01 症状:BMW E91 3シリーズ 325iの電動ウォーターポンプ寿命10万キロでの予防的交換を提案
10万キロを超える走行距離に達したため、車検点検時に電動ウォーターポンプの予防的交換を提案しました。
電動ウォーターポンプの故障は予告なく発生するため、予防的な交換が有効です。
- 故障時のリスク
- エンジンオーバーヒート - 冷却不良によるエンジン本体の損傷
- 突然のエンジン停止 - 高速道路など走行中の停止は特に危険
- 高額な修理費用 - エンジン本体まで損傷した場合は大規模修理が必要
また、サーモスタットも同時に交換しておくと、冷却系統をまとめてリフレッシュできるため、突発的なトラブルを未然に防ぎつつ、再分解にかかる追加工賃も抑えられます。
電動ウォーターポンプは機械式と違って予兆症状が出にくく、走行中に突然停止するケースがあります。E90/E91/E92世代では10万キロを目安とした予防交換が現実的な選択肢となります。
02 診断:BMW E91 3シリーズ 325iの電動ウォーターポンプとサーモスタットの寿命診断

車検点検の一環として、エンジン冷却系統を診断しました。
- 診断内容
- 使用状況ヒアリング - 走行距離と日々の使用環境を確認
- 専用診断機チェック - 冷却系統の動作状況をデータで確認
- 交換タイミングの判断 - 走行距離と部品寿命から総合的に判断
診断時点では不具合はありませんでしたが、走行10万キロを超えた時点が予防的交換の最適なタイミングです。
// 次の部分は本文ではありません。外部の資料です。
[config.mk]
export PLATFORM = sky130hd
export DESIGN_NAME = marker_corner_tracker
export DESIGN_NICKNAME = d
export VERILOG_FILES = /design/src/rtl/marker_corner_tracker.sv
export SDC_FILE = /design/constraint.sdc
export NUM_CORES = 1
export LEC_CHECK = 0
export CORE_UTILIZATION = 40
export DETAILED_ROUTE_END_ITERATION = 8
export SLEW_MARGIN = 20
export SYNTH_ARGS = -nofsm -noshare
export SYNTH_HDL_FRONTEND = slang
export SYNTH_SLANG_ARGS = --single-unit
[constraint.sdc]
create_clock -name clk_in -period 5.3 [get_ports clk_in]
set_input_delay 1.06 -clock clk_in [delete_from_list [all_inputs] [get_ports clk_in]]
set_output_delay 1.06 -clock clk_in [all_outputs]
set_load 0.02 [all_outputs]
File: config.mk
export PLATFORM = sky130hd
export DESIGN_NAME = systolic_skew_feeder_flat
export DESIGN_NICKNAME = d
export VERILOG_FILES = /design/src/rtl/systolic_skew_feeder_if.sv /design/src/rtl/systolic_skew_feeder.sv /design/src/flat_wrapper.sv
export SDC_FILE = /design/constraint.sdc
export NUM_CORES = 1
export LEC_CHECK = 0
export ABC_AREA = 1
export BUFFER_PORTS_ARGS = -buffer_cell sky130_fd_sc_hd__buf_2
export CAP_MARGIN = 20
export CORE_ASPECT_RATIO = 1.2
export CORE_MARGIN = 1
export CORE_UTILIZATION = 50
export CTS_CLUSTER_SIZE = 40
export DETAILED_ROUTE_END_ITERATION = 8
export GPL_TIMING_DRIVEN = 0
export MAX_ROUTING_LAYER = met4
export PLACE_DENSITY_LB_ADDON = 0.25
export SETUP_SLACK_MARGIN = 0.2
export SKIP_CTS_REPAIR_TIMING = 1
export SLEW_MARGIN = 10
export SYNTH_ARGS = -nofsm -noshare
export SYNTH_HDL_FRONTEND = slang
export SYNTH_SLANG_ARGS = --single-unit
File: constraint.sdc
create_clock -name clk -period 14.8 [get_ports clk]
set_input_delay 2.96 -clock clk [delete_from_list [all_inputs] [get_ports clk]]
set_output_delay 2.96 -clock clk [all_outputs]
set_load 0.01 [all_outputs]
車検時の診断データに異常がなくても、走行距離が部品の設計寿命に達している場合は予防交換を判断材料に含めます。ウォーターポンプは故障時のダメージが大きいため、走行距離ベースでの管理が冷却系統の信頼性確保につながります。
03 修理:BMW純正 電動ウォーターポンプとサーモスタットの交換作業
BMW純正部品の電動ウォーターポンプとサーモスタットで交換作業を行いました。
交換工程
- サーモスタット交換 - 冷却水の温度制御を行う部品の交換
- 電動ウォーターポンプ交換 - 冷却水を循環させる部品の交換
- 専用機器によるエア抜き - BMW純正診断機の冷却水補充モードで実施
- 試運転確認 - 冷却水温度と各部の動作を確認
電動ウォーターポンプ搭載車では、専用診断機のエア抜きモードによる作業が必須となります。
作業完了後の試運転で、冷却系統が正常に機能していることを確認し作業完了となります。
サーモスタットは電動ウォーターポンプと同じ箇所からアクセスできるため、同時交換で工賃を共通化できます。専用診断機の冷却水補充モードで電動ポンプを制御しないと完全なエア抜きができないため、BMW専門整備工場での作業が前提になります。
国内ECに部品がない場合は、海外オークションの
セカイモン経由で中古部品を探す選択肢があります。
04 BMW E91 3シリーズ 325iのオーバーヒートの故障診断と電動ウォーターポンプ・サーモスタットの交換・修理費用のまとめ

電動ウォーターポンプとサーモスタットの予防的交換で、BMW E91 3シリーズ 325iの冷却系統をリフレッシュしました。
電動ウォーターポンプは走行10万キロが交換の目安です。
車検のタイミングで合わせて交換しておくと、突発的な故障やオーバーヒートのリスクを避けられます。